Some great points here. But the “evidence base” for existing psychotherapies is overstated. The existing studies are so riddled with biases, conflicts of interest, research design flaws (e.g., failure to use active control groups that adequately control for placebo and expectation effects and demand characteristics, and lack of adequate blinding), statistical method flaws, failure to track harmful side-effects, etc. that they amount to a pile of nothing.

Until we understand how psychotherapies “work” or cause harm, we are playing dice with human lives.

Consumers deserve better. It’s great that this is coming to light.

14.  NY Times: What the Therapist Thinks About You, by Jan Hoffman

OpenNotes is a wonderful program that should become mandatory. People deserve to know what they are paying for. OpenNotes may help to expose the pseudoscientific ideas that the psychotherapy industry depends on and the harmful effects that often go unspoken, and help to clear the way for better alternatives. Observing therapists’ reaction to OpenNotes is also a good barometer for the state of the psychotherapy industry; those who are being defensive may have good reason to prefer hiding.
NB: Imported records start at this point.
--- config.mk ---
export PLATFORM = sky130hd
export DESIGN_NAME = wbu
export DESIGN_NICKNAME = d
export VERILOG_FILES = /design/src/rtl/npc_pkg.sv /design/src/rtl/lsu_align.sv /design/src/rtl/wbu.sv
export SDC_FILE = /design/constraint.sdc
export NUM_CORES = 1
export LEC_CHECK = 0
export BUFFER_PORTS_ARGS = -buffer_cell sky130_fd_sc_hd__buf_2
export CAP_MARGIN = 20
export CORE_ASPECT_RATIO = 0.75
export CORE_MARGIN = 10
export CORE_UTILIZATION = 50
export CTS_CLUSTER_DIAMETER = 50
export DETAILED_ROUTE_END_ITERATION = 8
export PLACE_DENSITY_LB_ADDON = 0.05
export SLEW_MARGIN = 0
export SYNTH_ARGS = -nofsm -noshare
export SYNTH_HDL_FRONTEND = slang
export SYNTH_SLANG_ARGS = --single-unit
--- constraint.sdc ---
create_clock -name clk -period 4.2 [get_ports clk]
set_clock_uncertainty 0.15 [all_clocks]
set_input_delay 0 -clock clk [delete_from_list [all_inputs] [get_ports clk]]
set_output_delay 0 -clock clk [all_outputs]
set_load 0.02 [all_outputs]
--- src/rtl/npc_pkg.sv ---
// npc_pkg: constants and types shared by the NPC core back end.
//   - funct3 encodings for loads and stores
//   - wbu_state_t: write-back unit FSM states
package npc_pkg;

   // Load funct3 codes
   localparam logic [2:0] LB  = 3'b000;
   localparam logic [2:0] LH  = 3'b001;
   localparam logic [2:0] LW  = 3'b010;
   localparam logic [2:0] LBU = 3'b100;
   localparam logic [2:0] LHU = 3'b101;

   // Store funct3 codes (share the size field with the loads)
   localparam logic [2:0] SB  = 3'b000;
   localparam logic [2:0] SH  = 3'b001;
   localparam logic [2:0] SW  = 3'b010;

   typedef enum logic [1:0] {
      IDLE = 2'd0,
      REQ  = 2'd1,
      RESP = 2'd2,
      WB   = 2'd3
   } wbu_state_t;

endpackage

--- src/rtl/lsu_align.sv ---
// lsu_align: combinational byte-lane logic for 32-bit load/store accesses.
//   mem_op     in  3  : funct3 of the access
//   off        in  2  : byte offset inside the word (address[1:0])
//   store_data in  32 : rs2 value for stores
//   rdata      in  32 : word returned by memory for loads
//   misalign   out 1  : access does not fit its natural alignment
//   wstrb      out 4  : byte strobes for a store
//   wdata      out 32 : store data replicated onto the addressed lanes
//   load_data  out 32 : extracted and extended load result
module lsu_align
   import npc_pkg::*;
(
   input  logic [2:0]  mem_op,
   input  logic [1:0]  off,
   input  logic [31:0] store_data,
   input  logic [31:0] rdata,
   output logic        misalign,
   output logic [3:0]  wstrb,
   output logic [31:0] wdata,
   output logic [31:0] load_data
);

   logic [31:0]        shifted;
   logic signed [7:0]  ld_byte;
   logic signed [15:0] ld_half;

   always_comb begin
      shifted   = rdata >> {off, 3'b000};
      ld_byte   = shifted[7:0];
      ld_half   = shifted[15:0];
      misalign  = 1'b0;
      wstrb     = 4'b1111;
      wdata     = store_data;
      load_data = rdata;
      case (mem_op)
         LB: begin  // also SB
            wstrb     = 4'b0001 << off;
            wdata     = {4{store_data[7:0]}};
            load_data = 32'(ld_byte);
         end
         LH: begin  // also SH
            misalign  = off[0];
            wstrb     = 4'b0011 << off;
            wdata     = {2{store_data[15:0]}};
            load_data = 32'(ld_half);
         end
         LBU: begin
            wstrb     = 4'b0001 << off;
            wdata     = {4{store_data[7:0]}};
            load_data = {24'd0, shifted[7:0]};
         end
         LHU: begin
            misalign  = off[0];
            wstrb     = 4'b0011 << off;
            wdata     = {2{store_data[15:0]}};
            load_data = {16'd0, shifted[15:0]};
         end
         // LW/SW and every unlisted code behave as a full-word access
         default: begin
            misalign  = (off != 2'b00);
         end
      endcase
   end

endmodule

--- src/rtl/wbu.sv ---
// wbu: load/store and write-back unit of the NPC core.
// Accepts one executed instruction per handshake, runs an optional data
// memory access over a request/response port, then drives the register-file
// write port and commits the next PC for one cycle.
//   clk, rst_n                 : clock, synchronous active-low reset
//   in_valid / in_ready        : instruction handshake
//   in_aluRes .. in_dnpc       : executed instruction fields
//   mem_req_* / mem_rsp_*      : data-memory request/response port
//   w_regW/w_regAddr/w_regData : register-file write port (valid in WB)
//   commit_valid/commit_pc     : one-cycle commit pulse with next PC
//   misalign                   : one-cycle pulse at commit of a bad access
// Only DATA_WIDTH = 32 is supported.
module wbu
   import npc_pkg::*;
#(
   parameter int ADDR_WIDTH = 5,
   parameter int DATA_WIDTH = 32
) (
   input  logic                  clk,
   input  logic                  rst_n,
   input  logic                  in_valid,
   output logic                  in_ready,
   input  logic [DATA_WIDTH-1:0] in_aluRes,
   input  logic                  in_regW,
   input  logic [ADDR_WIDTH-1:0] in_regAddr,
   input  logic                  in_memR,
   input  logic                  in_memW,
   input  logic [2:0]            in_memOp,
   input  logic [DATA_WIDTH-1:0] in_storeData,
   input  logic [31:0]           in_dnpc,
   output logic                  mem_req_valid,
   input  logic                  mem_req_ready,
   output logic                  mem_req_wen,
   output logic [31:0]           mem_req_addr,
   output logic [31:0]           mem_req_wdata,
   output logic [3:0]            mem_req_wstrb,
   input  logic                  mem_rsp_valid,
   input  logic [31:0]           mem_rsp_rdata,
   output logic                  mem_rsp_ready,
   output logic                  w_regW,
   output logic [ADDR_WIDTH-1:0] w_regAddr,
   output logic [DATA_WIDTH-1:0] w_regData,
   output logic                  commit_valid,
   output logic [31:0]           commit_pc,
   output logic                  misalign
);

   wbu_state_t state_q, state_d;

   // Captured instruction fields
   logic [DATA_WIDTH-1:0] alu_res_q, alu_res_d;
   logic                  reg_w_q, reg_w_d;
   logic [ADDR_WIDTH-1:0] reg_addr_q, reg_addr_d;
   logic                  is_load_q, is_load_d;
   logic [2:0]            mem_op_q, mem_op_d;
   logic [31:0]           dnpc_q, dnpc_d;

   // Registered outputs
   logic                  in_ready_q, in_ready_d;
   logic                  mem_req_valid_q, mem_req_valid_d;
   logic                  mem_req_wen_q, mem_req_wen_d;
   logic [31:0]           mem_req_addr_q, mem_req_addr_d;
   logic [31:0]           mem_req_wdata_q, mem_req_wdata_d;
   logic [3:0]            mem_req_wstrb_q, mem_req_wstrb_d;
   logic                  mem_rsp_ready_q, mem_rsp_ready_d;
   logic                  w_reg_w_q, w_reg_w_d;
   logic [ADDR_WIDTH-1:0] w_reg_addr_q, w_reg_addr_d;
   logic [DATA_WIDTH-1:0] w_reg_data_q, w_reg_data_d;
   logic                  commit_valid_q, commit_valid_d;
   logic [31:0]           commit_pc_q, commit_pc_d;
   logic                  misalign_q, misalign_d;

   // One alignment block serves both ends of the access: in IDLE it looks at
   // the incoming instruction (alignment check, store encoding), afterwards
   // at the captured one (load extraction from the response).
   logic [2:0]  al_op;
   logic [1:0]  al_off;
   logic        al_misalign;
   logic [3:0]  al_wstrb;
   logic [31:0] al_wdata;
   logic [31:0] al_load;
   logic        in_is_mem;
   logic        in_bad;

   assign al_op     = (state_q == IDLE) ? in_memOp : mem_op_q;
   assign al_off    = (state_q == IDLE) ? in_aluRes[1:0] : alu_res_q[1:0];
   assign in_is_mem = in_memR | in_memW;
   assign in_bad    = in_is_mem & al_misalign;

   lsu_align u_align (
      .mem_op     (al_op),
      .off        (al_off),
      .store_data (in_storeData),
      .rdata      (mem_rsp_rdata),
      .misalign   (al_misalign),
      .wstrb      (al_wstrb),
      .wdata      (al_wdata),
      .load_data  (al_load)
   );

   always_comb begin
      state_d         = state_q;
      alu_res_d       = alu_res_q;
      reg_w_d         = reg_w_q;
      reg_addr_d      = reg_addr_q;
      is_load_d       = is_load_q;
      mem_op_d        = mem_op_q;
      dnpc_d          = dnpc_q;
      mem_req_wen_d   = mem_req_wen_q;
      mem_req_addr_d  = mem_req_addr_q;
      mem_req_wdata_d = mem_req_wdata_q;
      mem_req_wstrb_d = mem_req_wstrb_q;
      w_reg_w_d       = 1'b0;
      w_reg_addr_d    = '0;
      w_reg_data_d    = '0;
      commit_valid_d  = 1'b0;
      commit_pc_d     = '0;
      misalign_d      = 1'b0;

      case (state_q)
         IDLE: begin
            if (in_valid) begin
               alu_res_d  = in_aluRes;
               reg_w_d    = in_regW;
               reg_addr_d = in_regAddr;
               is_load_d  = in_memR;
               mem_op_d   = in_memOp;
               dnpc_d     = in_dnpc;
               if (in_is_mem && !al_misalign) begin
                  // A load wins when both memR and memW are set
                  state_d         = REQ;
                  mem_req_addr_d  = {in_aluRes[31:2], 2'b00};
                  mem_req_wen_d   = ~in_memR;
                  mem_req_wstrb_d = in_memR ? 4'b0000 : al_wstrb;
                  mem_req_wdata_d = in_memR ? 32'd0 : al_wdata;
               end else begin
                  state_d        = WB;
                  w_reg_w_d      = in_regW & (in_regAddr != '0) & ~in_bad;
                  w_reg_addr_d   = in_regAddr;
                  w_reg_data_d   = in_aluRes;
                  commit_valid_d = 1'b1;
                  commit_pc_d    = in_dnpc;
                  misalign_d     = in_bad;
               end
            end
         end
         REQ: begin
            if (mem_req_ready) state_d = RESP;
         end
         RESP: begin
            if (mem_rsp_valid) begin
               state_d        = WB;
               w_reg_w_d      = reg_w_q & (reg_addr_q != '0);
               w_reg_addr_d   = reg_addr_q;
               w_reg_data_d   = is_load_q ? al_load : alu_res_q;
               commit_valid_d = 1'b1;
               commit_pc_d    = dnpc_q;
            end
         end
         WB:      state_d = IDLE;
         default: state_d = IDLE;
      endcase

      if (state_d != REQ) begin
         mem_req_wen_d   = 1'b0;
         mem_req_addr_d  = '0;
         mem_req_wdata_d = '0;
         mem_req_wstrb_d = '0;
      end
      in_ready_d      = (state_d == IDLE);
      mem_req_valid_d = (state_d == REQ);
      mem_rsp_ready_d = (state_d == RESP);
   end

   always_ff @(posedge clk) begin
      if (!rst_n) begin
         state_q         <= IDLE;
         in_ready_q      <= 1'b1;
         mem_req_valid_q <= 1'b0;
         mem_req_wen_q   <= 1'b0;
         mem_req_addr_q  <= '0;
         mem_req_wdata_q <= '0;
         mem_req_wstrb_q <= '0;
         mem_rsp_ready_q <= 1'b0;
         w_reg_w_q       <= 1'b0;
         w_reg_addr_q    <= '0;
         w_reg_data_q    <= '0;
         commit_valid_q  <= 1'b0;
         commit_pc_q     <= '0;
         misalign_q      <= 1'b0;
      end else begin
         state_q         <= state_d;
         in_ready_q      <= in_ready_d;
         mem_req_valid_q <= mem_req_valid_d;
         mem_req_wen_q   <= mem_req_wen_d;
         mem_req_addr_q  <= mem_req_addr_d;
         mem_req_wdata_q <= mem_req_wdata_d;
         mem_req_wstrb_q <= mem_req_wstrb_d;
         mem_rsp_ready_q <= mem_rsp_ready_d;
         w_reg_w_q       <= w_reg_w_d;
         w_reg_addr_q    <= w_reg_addr_d;
         w_reg_data_q    <= w_reg_data_d;
         commit_valid_q  <= commit_valid_d;
         commit_pc_q     <= commit_pc_d;
         misalign_q      <= misalign_d;
      end
   end

   // Captured fields are only read under FSM control, so they need no reset
   always_ff @(posedge clk) begin
      alu_res_q  <= alu_res_d;
      reg_w_q    <= reg_w_d;
      reg_addr_q <= reg_addr_d;
      is_load_q  <= is_load_d;
      mem_op_q   <= mem_op_d;
      dnpc_q     <= dnpc_d;
   end

   assign in_ready      = in_ready_q;
   assign mem_req_valid = mem_req_valid_q;
   assign mem_req_wen   = mem_req_wen_q;
   assign mem_req_addr  = mem_req_addr_q;
   assign mem_req_wdata = mem_req_wdata_q;
   assign mem_req_wstrb = mem_req_wstrb_q;
   assign mem_rsp_ready = mem_rsp_ready_q;
   assign w_regW        = w_reg_w_q;
   assign w_regAddr     = w_reg_addr_q;
   assign w_regData     = w_reg_data_q;
   assign commit_valid  = commit_valid_q;
   assign commit_pc     = commit_pc_q;
   assign misalign      = misalign_q;

endmodule

==> Word-level counts from Yosys, hierarchy flattened <==
Index checks and enable logic that the tools add are counted.
{ "classes": {"n_eq_ne": 9, "shift": 3, "n_mux": 34, "n_bitwise": 10, "reduce_logical": 14} }
{ "ops": {"columns": ["cell", "count"], "rows": [
  ["32-bit two-way mux", 8],
  ["32-bit case mux with 2 select lines", 3],
  ["32-bit case mux with 4 select lines", 1],
  ["32-bit by 5-bit right shift with 16-bit output", 1],
  ["5-bit two-way mux", 3],
  ["2-bit two-way mux", 5],
  ["5-bit case mux with 2 select lines", 1],
  ["5-bit nonzero test", 2],
  ["2-bit case mux with 4 select lines", 1],
  ["4-bit case mux with 2 select lines", 1],
  ["2-bit equality test, second input constant", 3],
  ["3-bit equality test, second input constant", 2],
  ["1-bit two-way mux", 6],
  ["1-bit case mux with 2 select lines", 3],
  ["2-bit OR reduction", 3],
  ["1-bit inverter", 5],
  ["1-bit AND", 4],
  ["2-bit by 1-bit equality test with 1-bit output, second input constant", 2],
  ["2-bit logical NOT", 2],
  ["4-bit two-way mux", 1],
  ["4-bit OR reduction", 1],
  ["1-bit by 2-bit left shift with 4-bit output, first input constant", 1],
  ["2-bit by 2-bit left shift with 4-bit output, first input constant", 1],
  ["3-bit by 1-bit equality test with 1-bit output, second input constant", 1],
  ["other kinds (9)", 9]
]} }
{ "totals": {"ff_bits": 218, "out_inout_bits": 144} }

==> Longest topological paths before layout <==
Gate-level depths: netlist (run 1).
{ "logic_depth": {"depth_word": 12, "mapped_depth": 10, "mapped_depth_nobuf": 6} }

==> Hierarchy <==
A second synthesis (run 1) with hierarchy kept.
{ "unflattened": {"cells_unflattened": 897, "area_unflattened_um2": 9776.9} }
{ "by_module_without_submodules": {"columns": ["mod", "n_inst", "cells_per_inst", "area_each_um2", "seq_area_each_um2"], "rows": [
  ["wbu", 1, 715, 8445.6, 5104.9],
  ["lsu_align", 1, 182, 1331.3, 0.0]
]} }

==> Worst setup path after synthesis (run 1) <==
OpenSTA, ideal clock, no wires.
{ "synth_timing": {"kind": "register -> register", "start": "register state_q[1]", "end": "register w_reg_w_q (netlist: w_regW)", "arrival_time_ns": 2.847, "required_time_ns": 3.979, "setup_slack_ns": 1.133, "stages_incl_launch_ff": 7, "period_less_slack_ns": 3.067, "cell_sequence": "dfxtp_1 buf_2 nor2_2 nand2_1 inv_1 o2111ai_1 a21oi_1"} }
{ "synth_via": {"elab_chain_cells": 11, "elab_cells_between_ends": 20, "classes_between": "eq/ne (4); mux (6); bitwise (3); reduce/logical (7)"} }
{ "synth_rtl": {"columns": ["element", "line_no", "rtl"], "rows": [
  ["from (decl)", "wbu.sv:48", "wbu_state_t state_q, state_d;"],
  ["from (signal assigned)", "wbu.sv:192", "state_q <= state_d;"],
  ["2-bit logical NOT", "wbu.sv:85, wbu.sv:86, wbu.sv:120", null],
  ["3-bit two-way mux", "wbu.sv:85", "assign al_op = (state_q == IDLE) ? in_memOp : mem_op_q;"],
  ["3-bit by 1-bit equality test with 1-bit output (tied with other cells)", "lsu_align.sv:35", "case (mem_op)"],
  ["2-bit OR reduction (no source line)", null, null],
  ["1-bit case mux with 2 select lines", "lsu_align.sv:35", null],
  ["1-bit AND", "wbu.sv:88", "assign in_bad = in_is_mem & al_misalign;"],
  ["1-bit inverter", "wbu.sv:138", "w_reg_w_d = in_regW & (in_regAddr != '0) & ~in_bad;"],
  ["1-bit AND", "wbu.sv:138", null],
  ["1-bit two-way mux", "wbu.sv:129", "if (in_is_mem && !al_misalign) begin"],
  ["1-bit two-way mux", "wbu.sv:122", "if (in_valid) begin"],
  ["1-bit case mux with 2 select lines (*)", "wbu.sv:120", "case (state_q)"],
  ["to (signal assigned)", "wbu.sv:200", "w_reg_w_q <= w_reg_w_d;"],
  ["to (decl)", "wbu.sv:66", "logic w_reg_w_q, w_reg_w_d;"]
]} }
Mark *: on every way between the ends. The rest lies on a longest branch, timed or not.
A chain may end at the register's enable or synchronous reset.

==> Worst setup path after layout (run 1) <==
{ "layout_timing": {"start": "register state_q[0]", "end": "register w_reg_data_q[3] (netlist: w_regData[3])"} }
{ "layout_via": {"elab_chain_cells": 10, "elab_cells_between_ends": 21, "classes_between": "eq/ne (4); shift (1); mux (9); reduce/logical (7)"} }
{ "layout_rtl": {"columns": ["element", "line_no", "rtl"], "rows": [
  ["branches (longest 9 deep; another with 32-bit by 5-bit right shift with 16-bit output)", null, null],
  ["32-bit case mux with 2 select lines (*)", "wbu.sv:120", null],
  ["to (signal assigned)", "wbu.sv:202", "w_reg_data_q <= w_reg_data_d;"],
  ["to (decl)", "wbu.sv:68", "logic [DATA_WIDTH-1:0] w_reg_data_q, w_reg_data_d;"]
]} }
Every way passes the cells marked *.

==> flow_summary.ini, run 1 <==
[clock_network]
htreeDepth = 1
cts_buffer_depth = 3
clkTransAtPathRegs_ps = 60
cts_root_buf = clkbuf_16
cts_sinks = 218
worst_skew_pair.late_latency_ps = 500
numCtsBuffers = 22
ctsResizeCount = 0
cts_tree = built

[power_and_ir_drop]
leakagePower_nw = 5.19
pwr_density_cell_nw_per_um2 = 441
finalPower_w = 0.00545
peakVddDrop_uv = 295

[die]
die_w_um = 169
dieArea_sq_um = 22200
core_sq_um = 16100
initial_core_util_pct = 51.4
boundaryPins = 288
die_y_um = 132
placementRows = 40

[final_layout]
fin_nets = 1387
fillers = 1112
final_common_cell = buf_2
areaGrowthSynthToFinish_pct = 49.2
final_area_sq_um = 12400
final_cell_mix = 286 x buf_2, 179 x dlygate4sd3_1, 144 x dfxtp_1
drive_gt1_share_pct = 28.1

[drt]
vias_per_cell = 5.53
drt_pre_antenna_iters = 5
wl_met2_mm = 13.2
drt_iter0_markers = 777
drt-met1-wl_mm = 11.8
wirelength_mm = 29.0
dr_wl_met3_mm = 3.13
drc = 0
num_vias = 8132
dr.max_layer_used = met4
post_drt_wl_per_cell_um = 19.7
antenna_left = 0

[logic_synthesis]
synth_area_leaders = dfxtp_1 35%, edfxtp_1 27%, a22oi_1 6.3%
ys_ff_latch = 218
yosys_warnings = 0
syn_inst = 800
synth_top_cell_by_area = dfxtp_1
avgSynthCellArea_sq_um = 10.4
synth_edf_count = 74
synthArstFlopShare_pct = 0
synthDistinctLibCells = 55
syn_area_sq_um = 8290
synth.yosys.seq_area_share_pct = 61.6
synth_top_area_share_pct = 34.8
synth_ff_type = dfxtp_1

[placement]
portBuffers = 285
dp_hpwl_mm = 19.1
dpl_cell_area_sq_um = 9840
place.gp.congestion = 0.953
place_ws_ps = 1150

[grt]
grt_max_degree = 67
grt_usage_pct = 24.8
antenna_found_initial = 2
grt_pass1_wl_mm = 45.6
grt_pass1_vias = 8197
globalRoute.totalOverflow = 0

[sta]
setup_viol = 0
hold_violations = 0
tns_ps = 0
fin_crit_sh_pct = 83.4
finalMaxSlewViolations = 0
fin_ws_ps = 698
worstMarginPinSlew_ps = 891
period_minus_slack_ps = 3500
rsz0062_at_grt = no
clock.fmax_ghz = 0.286
max_slew_margin_pct = 40.2

[run]
drv_cap = 0

[worst_setup_path]
worstSetupPathType = reg2reg
cp.required_ps = 4430
worstPathMaxFanout = 22
cp.arrival_ps = 3740
endpoint_kind = register
critPathLaunchType = register

[outcome]
status = complete, no violations

[hold_path]
hp-class = in2reg
==> flip-flops by register name (all words and copies together) (netlist names), 5 cells and up <==
signal / cells
alu_res_q: 32
commit_pc: 32
dnpc_q: 32
mem_req_wdata: 32
w_regData: 32
mem_req_addr: 30
reg_addr_q: 5
w_regAddr: 5
==> stage by stage <==
| step | hold WS, ps | utilization (%) | std cells |
|---|---|---|---|
| 2_1_floorplan | -73.8 | - | 801 |
| 3_3_place_gp | 43.8 | 61.1 | 1249 |
| 3_5_place_dp | 46.3 | 61.1 | 1249 |
| 4_1_cts | 62.4 | 76.6 | 1467 |
| 5_1_grt | 73.8 | 76.7 | 1470 |
| 6_report | 81.4 | 76.7 | 1470 |
==> Yosys cell counts (3+ instances only) <==
library cell and count:
nand2_1 106, mux2i_1 16, nor3b_1 8, nor2_1 100
o221ai_1 13, buf_2 19, nand3_1 11, o21ai_0 25
inv_1 6, edfxtp_1 74, a22oi_1 70, mux2_2 4
a221o_1 6, a21oi_1 75, o2bb2ai_1 7, buf_4 5
nor3_1 18, o21ai_1 13, o211ai_1 3, dfxtp_1 144
clkbuf_1 32
==> power by group <==
part / total, W / internal, W / switching (W)
Clock: 0.00192 / 0.00112 / 0.000798
Combinational: 0.00111 / 0.000426 / 0.000679
Sequential: 0.00242 / 0.00236 / 0.0000641
Total: 0.00545 / 0.00391 / 0.00154
==> metal layers <==
metal | vias to the layer above | track usage [%]
met1 | 3839 | 31.8
met2 | 436 | 38.2
met3 | 71 | 8.52
met5 | - | 0
li1 | 3786 | -
met4 | 0 | 8.49
==> area by class of cell <==
| class | instances | area, sq um | area share (%) |
|---|---|---|---|
| sequential | 218 | 5100 | 41.3 |
| tap | 210 | 263 | 2.13 |
| multi-input combinational | 518 | 2920 | 23.6 |
| timing repair buffer | 477 | 3330 | 26.9 |
| clock buffer | 33 | 683 | 5.53 |
| inverter | 6 | 23.8 | 0.192 |
| antenna | 2 | 5.00 | 0.0405 |
| clock inverter | 6 | 35.0 | 0.283 |
==> worst paths after layout <==
check                                                   start                             to  slack [ps]  depth (start not counted)
worst max-delay path                    state_q[0]$_SDFF_PN0_        w_regData[3]$_SDFF_PN0_         700                          8
worst min-delay path                              in_dnpc[17]           dnpc_q[17]$_DFFE_PP_          80                          2
worst min register to register  mem_req_addr[16]$_SDFFE_PP0P_  mem_req_addr[16]$_SDFFE_PP0P_         300                          2
worst max register to register          state_q[0]$_SDFF_PN0_        w_regData[3]$_SDFF_PN0_         700                          8
==> critical path: stages, from the launching register on <==
cell and delay, ps:
dfxtp_1 460, nor2_2 440, mux2i_4 620, buf_4 370, nand2_1 180, o221ai_1 250, a21oi_1 70, dlygate4sd3_1 580
a221o_1 260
2 thoughts on “Popular Media and Commentary”

  1. I glanced at some of the reader comments (especially from physicians) at the link from Item 5. One thing that struck me was how many of them emphasized treating patients like intelligent human beings, and being honest with them. This is so different from what I encountered in therapy.

    Your comments in Item 6 hit home — I am much less trustful of many people than I was before therapy. (Fortunately, there are still a few I trust.)

    Thanks for your website and your comments on others.